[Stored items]
►

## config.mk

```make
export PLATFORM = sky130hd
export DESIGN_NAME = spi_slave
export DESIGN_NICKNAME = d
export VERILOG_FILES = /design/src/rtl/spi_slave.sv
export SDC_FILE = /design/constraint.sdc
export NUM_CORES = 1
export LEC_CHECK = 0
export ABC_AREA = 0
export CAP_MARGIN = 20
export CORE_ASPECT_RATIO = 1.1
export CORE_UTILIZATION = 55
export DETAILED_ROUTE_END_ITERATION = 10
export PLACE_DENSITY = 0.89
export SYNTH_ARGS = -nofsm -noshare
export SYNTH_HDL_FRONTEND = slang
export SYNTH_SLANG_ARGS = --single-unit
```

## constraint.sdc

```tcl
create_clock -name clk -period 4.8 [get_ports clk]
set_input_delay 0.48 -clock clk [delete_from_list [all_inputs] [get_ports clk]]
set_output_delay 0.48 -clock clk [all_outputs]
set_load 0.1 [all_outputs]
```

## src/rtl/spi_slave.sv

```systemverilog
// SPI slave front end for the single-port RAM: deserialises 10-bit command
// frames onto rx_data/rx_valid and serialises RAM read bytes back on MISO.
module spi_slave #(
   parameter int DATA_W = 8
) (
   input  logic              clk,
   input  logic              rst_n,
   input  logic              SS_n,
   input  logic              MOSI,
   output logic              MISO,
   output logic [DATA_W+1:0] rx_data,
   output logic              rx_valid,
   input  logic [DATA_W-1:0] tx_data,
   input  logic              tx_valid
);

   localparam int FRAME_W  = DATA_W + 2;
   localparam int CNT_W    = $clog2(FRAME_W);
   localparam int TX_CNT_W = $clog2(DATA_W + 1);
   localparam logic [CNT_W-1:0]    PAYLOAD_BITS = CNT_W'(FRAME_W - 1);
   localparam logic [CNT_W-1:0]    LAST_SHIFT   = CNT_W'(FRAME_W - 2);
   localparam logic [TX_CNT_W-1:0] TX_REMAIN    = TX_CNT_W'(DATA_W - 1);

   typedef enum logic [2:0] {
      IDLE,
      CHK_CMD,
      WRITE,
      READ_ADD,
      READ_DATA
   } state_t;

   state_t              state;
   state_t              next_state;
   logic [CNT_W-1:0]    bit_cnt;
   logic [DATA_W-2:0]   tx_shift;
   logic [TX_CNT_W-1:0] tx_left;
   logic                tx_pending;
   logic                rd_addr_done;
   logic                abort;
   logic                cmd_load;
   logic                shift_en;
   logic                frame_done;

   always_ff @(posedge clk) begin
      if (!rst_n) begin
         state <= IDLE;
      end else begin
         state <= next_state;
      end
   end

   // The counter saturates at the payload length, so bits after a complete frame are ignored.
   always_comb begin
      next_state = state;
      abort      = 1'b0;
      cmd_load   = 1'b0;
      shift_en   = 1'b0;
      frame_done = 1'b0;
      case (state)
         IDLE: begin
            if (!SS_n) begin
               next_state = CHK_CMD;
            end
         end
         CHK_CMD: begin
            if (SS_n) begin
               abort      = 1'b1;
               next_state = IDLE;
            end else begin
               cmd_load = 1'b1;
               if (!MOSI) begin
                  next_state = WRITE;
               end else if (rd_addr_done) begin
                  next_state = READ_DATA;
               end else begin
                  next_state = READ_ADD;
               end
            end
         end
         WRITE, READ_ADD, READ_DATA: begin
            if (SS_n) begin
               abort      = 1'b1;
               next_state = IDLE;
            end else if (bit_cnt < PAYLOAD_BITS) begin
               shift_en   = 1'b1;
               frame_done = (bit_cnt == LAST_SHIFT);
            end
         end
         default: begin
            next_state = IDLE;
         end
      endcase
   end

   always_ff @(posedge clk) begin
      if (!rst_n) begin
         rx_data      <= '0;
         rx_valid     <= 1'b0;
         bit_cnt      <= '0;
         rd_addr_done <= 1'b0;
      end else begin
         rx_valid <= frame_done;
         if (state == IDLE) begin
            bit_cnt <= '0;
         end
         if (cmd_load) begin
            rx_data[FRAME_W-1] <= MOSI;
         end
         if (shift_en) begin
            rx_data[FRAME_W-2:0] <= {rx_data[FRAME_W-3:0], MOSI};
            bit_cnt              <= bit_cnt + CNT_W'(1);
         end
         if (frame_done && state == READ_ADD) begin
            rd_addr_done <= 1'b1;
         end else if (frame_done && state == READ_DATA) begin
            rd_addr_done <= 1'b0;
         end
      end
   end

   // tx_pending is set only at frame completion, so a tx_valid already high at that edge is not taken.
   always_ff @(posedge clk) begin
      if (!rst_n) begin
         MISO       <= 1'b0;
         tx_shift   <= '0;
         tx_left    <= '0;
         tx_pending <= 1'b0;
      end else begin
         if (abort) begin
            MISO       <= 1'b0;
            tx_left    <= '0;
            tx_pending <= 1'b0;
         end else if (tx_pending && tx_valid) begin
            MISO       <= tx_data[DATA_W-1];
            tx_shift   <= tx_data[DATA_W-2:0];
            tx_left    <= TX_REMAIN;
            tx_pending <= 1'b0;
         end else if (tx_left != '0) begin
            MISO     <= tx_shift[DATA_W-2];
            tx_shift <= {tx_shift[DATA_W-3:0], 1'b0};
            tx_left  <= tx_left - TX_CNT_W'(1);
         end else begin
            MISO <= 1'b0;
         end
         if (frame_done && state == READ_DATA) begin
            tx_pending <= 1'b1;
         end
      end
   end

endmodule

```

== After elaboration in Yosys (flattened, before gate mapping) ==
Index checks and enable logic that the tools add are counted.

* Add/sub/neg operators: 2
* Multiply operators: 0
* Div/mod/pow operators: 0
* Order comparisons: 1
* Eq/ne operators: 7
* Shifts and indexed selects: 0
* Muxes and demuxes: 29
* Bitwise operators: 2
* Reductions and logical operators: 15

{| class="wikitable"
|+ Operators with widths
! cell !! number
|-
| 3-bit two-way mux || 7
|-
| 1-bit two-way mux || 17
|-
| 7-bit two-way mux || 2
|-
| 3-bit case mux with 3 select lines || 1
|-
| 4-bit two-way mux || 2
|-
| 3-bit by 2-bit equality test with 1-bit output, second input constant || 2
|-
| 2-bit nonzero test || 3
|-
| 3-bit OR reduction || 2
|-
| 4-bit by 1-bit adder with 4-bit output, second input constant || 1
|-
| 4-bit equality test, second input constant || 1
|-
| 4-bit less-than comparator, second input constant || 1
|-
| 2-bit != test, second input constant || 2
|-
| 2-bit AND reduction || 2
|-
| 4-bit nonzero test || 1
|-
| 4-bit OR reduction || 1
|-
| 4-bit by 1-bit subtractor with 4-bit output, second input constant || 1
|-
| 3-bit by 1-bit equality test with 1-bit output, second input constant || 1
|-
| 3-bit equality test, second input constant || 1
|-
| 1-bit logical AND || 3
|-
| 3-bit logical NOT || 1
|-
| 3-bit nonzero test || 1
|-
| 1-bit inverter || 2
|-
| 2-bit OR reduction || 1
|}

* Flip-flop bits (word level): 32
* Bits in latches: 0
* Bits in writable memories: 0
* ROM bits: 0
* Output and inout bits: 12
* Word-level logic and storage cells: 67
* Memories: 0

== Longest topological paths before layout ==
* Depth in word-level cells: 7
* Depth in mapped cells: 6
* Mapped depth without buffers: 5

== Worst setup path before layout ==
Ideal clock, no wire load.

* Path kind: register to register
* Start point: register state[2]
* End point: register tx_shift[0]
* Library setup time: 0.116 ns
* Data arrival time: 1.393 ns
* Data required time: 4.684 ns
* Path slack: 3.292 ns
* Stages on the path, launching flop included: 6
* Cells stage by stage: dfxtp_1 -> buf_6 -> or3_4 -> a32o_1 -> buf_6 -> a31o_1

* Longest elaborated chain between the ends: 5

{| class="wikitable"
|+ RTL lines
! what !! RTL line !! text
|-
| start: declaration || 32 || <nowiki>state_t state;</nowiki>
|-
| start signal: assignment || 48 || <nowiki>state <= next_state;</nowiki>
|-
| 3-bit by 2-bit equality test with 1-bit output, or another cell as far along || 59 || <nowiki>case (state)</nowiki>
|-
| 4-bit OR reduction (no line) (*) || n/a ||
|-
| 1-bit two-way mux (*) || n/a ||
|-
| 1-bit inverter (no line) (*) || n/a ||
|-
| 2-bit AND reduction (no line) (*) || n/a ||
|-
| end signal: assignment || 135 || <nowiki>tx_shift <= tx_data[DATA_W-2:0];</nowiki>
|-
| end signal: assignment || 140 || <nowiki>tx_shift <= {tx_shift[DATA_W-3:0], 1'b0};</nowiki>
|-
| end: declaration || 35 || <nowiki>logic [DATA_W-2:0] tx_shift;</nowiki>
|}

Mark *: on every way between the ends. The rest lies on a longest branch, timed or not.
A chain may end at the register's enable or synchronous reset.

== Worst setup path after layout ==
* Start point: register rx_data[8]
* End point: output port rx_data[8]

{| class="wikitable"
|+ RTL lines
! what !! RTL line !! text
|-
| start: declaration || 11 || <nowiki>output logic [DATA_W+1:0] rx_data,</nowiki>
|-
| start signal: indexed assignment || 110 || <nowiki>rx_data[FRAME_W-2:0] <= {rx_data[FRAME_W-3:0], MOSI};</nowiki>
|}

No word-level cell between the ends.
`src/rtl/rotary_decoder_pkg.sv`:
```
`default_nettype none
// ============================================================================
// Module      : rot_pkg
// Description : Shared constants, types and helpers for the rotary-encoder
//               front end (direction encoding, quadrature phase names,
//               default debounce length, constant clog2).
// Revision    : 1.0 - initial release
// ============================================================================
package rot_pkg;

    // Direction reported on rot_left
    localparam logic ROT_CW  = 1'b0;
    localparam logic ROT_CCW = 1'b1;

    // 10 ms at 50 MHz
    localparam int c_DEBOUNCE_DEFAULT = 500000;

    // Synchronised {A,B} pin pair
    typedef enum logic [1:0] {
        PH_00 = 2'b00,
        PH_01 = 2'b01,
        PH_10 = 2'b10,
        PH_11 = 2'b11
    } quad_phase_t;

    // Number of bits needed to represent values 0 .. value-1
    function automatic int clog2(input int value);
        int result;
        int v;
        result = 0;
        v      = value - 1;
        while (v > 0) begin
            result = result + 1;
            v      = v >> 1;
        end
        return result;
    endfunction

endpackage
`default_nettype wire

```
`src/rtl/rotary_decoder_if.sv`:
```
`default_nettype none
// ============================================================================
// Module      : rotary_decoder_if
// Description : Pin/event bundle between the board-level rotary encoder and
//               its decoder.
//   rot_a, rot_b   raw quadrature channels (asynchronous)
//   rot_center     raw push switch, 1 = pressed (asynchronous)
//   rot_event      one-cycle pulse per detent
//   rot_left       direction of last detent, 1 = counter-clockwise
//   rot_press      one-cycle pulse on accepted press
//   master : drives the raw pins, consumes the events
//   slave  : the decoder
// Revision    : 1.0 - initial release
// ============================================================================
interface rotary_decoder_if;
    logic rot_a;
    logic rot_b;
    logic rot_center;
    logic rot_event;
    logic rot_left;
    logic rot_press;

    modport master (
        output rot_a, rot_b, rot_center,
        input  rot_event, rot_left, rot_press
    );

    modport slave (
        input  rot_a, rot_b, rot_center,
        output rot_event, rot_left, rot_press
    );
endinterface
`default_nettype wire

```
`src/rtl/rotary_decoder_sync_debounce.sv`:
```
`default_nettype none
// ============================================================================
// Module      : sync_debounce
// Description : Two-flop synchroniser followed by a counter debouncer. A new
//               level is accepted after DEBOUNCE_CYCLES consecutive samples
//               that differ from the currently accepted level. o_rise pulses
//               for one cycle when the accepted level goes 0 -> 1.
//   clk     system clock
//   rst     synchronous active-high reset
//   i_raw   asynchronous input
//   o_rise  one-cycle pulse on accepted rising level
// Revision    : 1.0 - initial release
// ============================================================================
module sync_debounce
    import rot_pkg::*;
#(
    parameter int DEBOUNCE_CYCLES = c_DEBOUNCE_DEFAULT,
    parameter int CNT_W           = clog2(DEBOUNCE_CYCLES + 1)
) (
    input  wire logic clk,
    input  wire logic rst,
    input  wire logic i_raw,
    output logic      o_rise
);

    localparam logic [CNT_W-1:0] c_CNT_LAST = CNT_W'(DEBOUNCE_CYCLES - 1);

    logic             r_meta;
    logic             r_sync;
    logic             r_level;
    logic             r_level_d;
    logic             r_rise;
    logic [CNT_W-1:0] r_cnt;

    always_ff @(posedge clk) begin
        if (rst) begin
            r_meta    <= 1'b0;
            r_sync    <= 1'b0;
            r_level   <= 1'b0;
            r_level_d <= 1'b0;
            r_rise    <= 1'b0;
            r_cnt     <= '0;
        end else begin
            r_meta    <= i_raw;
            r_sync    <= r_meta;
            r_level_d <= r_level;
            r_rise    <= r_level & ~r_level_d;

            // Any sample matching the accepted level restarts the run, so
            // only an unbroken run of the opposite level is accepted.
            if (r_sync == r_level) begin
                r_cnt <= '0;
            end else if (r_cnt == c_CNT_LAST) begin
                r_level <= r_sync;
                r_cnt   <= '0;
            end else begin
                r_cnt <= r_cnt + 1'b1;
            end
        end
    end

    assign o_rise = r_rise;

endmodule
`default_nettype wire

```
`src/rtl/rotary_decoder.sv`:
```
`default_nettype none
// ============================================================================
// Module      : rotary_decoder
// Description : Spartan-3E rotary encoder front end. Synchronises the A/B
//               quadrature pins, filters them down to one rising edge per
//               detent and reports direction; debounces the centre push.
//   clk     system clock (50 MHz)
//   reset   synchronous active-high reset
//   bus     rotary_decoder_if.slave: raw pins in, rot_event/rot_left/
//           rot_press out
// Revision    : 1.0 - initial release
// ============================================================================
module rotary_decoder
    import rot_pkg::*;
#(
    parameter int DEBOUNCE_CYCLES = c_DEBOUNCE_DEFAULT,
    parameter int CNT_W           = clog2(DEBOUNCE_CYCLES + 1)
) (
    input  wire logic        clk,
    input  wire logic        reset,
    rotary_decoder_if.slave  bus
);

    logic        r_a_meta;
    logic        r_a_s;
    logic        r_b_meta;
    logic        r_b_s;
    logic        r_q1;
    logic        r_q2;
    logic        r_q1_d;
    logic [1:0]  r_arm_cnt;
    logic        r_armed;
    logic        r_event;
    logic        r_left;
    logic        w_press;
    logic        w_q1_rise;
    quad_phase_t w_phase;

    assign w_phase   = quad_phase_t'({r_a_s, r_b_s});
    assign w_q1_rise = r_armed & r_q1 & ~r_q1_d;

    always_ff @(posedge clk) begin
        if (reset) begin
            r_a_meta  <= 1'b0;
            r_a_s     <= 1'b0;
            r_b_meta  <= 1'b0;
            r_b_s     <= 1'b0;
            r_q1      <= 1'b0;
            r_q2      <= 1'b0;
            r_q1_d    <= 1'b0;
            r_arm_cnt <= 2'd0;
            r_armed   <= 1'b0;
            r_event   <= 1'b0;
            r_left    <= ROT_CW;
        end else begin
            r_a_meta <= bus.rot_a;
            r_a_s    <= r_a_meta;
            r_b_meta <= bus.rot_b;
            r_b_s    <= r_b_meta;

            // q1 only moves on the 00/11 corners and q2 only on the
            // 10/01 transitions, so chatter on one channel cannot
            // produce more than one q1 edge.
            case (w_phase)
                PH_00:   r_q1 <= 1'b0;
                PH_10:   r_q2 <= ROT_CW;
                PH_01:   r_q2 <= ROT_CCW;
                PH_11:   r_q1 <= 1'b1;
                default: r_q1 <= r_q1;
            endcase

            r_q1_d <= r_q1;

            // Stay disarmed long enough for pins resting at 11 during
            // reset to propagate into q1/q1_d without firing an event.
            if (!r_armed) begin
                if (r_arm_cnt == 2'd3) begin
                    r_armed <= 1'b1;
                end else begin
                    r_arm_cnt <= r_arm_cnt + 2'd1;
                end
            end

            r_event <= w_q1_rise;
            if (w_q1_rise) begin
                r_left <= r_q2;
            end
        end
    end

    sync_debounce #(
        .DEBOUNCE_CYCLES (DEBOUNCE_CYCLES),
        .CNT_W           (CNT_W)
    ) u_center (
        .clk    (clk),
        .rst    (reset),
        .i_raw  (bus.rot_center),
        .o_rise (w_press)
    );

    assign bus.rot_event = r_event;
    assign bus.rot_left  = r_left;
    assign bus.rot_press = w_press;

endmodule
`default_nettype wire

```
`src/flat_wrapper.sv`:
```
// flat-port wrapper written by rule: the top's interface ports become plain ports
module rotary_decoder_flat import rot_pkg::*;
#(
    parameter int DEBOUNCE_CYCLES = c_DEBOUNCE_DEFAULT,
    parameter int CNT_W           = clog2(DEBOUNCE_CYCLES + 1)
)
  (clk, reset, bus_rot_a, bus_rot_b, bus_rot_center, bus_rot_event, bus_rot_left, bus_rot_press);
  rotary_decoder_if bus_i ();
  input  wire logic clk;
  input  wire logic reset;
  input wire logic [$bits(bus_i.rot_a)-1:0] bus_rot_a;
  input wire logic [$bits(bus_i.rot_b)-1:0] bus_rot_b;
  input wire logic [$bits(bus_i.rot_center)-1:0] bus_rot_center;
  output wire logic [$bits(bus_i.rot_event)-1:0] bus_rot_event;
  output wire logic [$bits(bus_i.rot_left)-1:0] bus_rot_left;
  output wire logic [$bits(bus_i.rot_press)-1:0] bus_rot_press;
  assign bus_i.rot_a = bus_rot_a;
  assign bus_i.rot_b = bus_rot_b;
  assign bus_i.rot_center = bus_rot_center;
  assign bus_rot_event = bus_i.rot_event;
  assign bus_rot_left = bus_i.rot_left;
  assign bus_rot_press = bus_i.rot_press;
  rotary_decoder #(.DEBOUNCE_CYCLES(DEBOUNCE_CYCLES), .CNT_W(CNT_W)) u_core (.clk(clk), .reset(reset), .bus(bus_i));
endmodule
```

◄

▸ WORK ITEM
Copy every line of the data that carries the word "WRITE".

▸ EXERCISE SOLUTION
      WRITE,
                  next_state = WRITE;
         WRITE, READ_ADD, READ_DATA: begin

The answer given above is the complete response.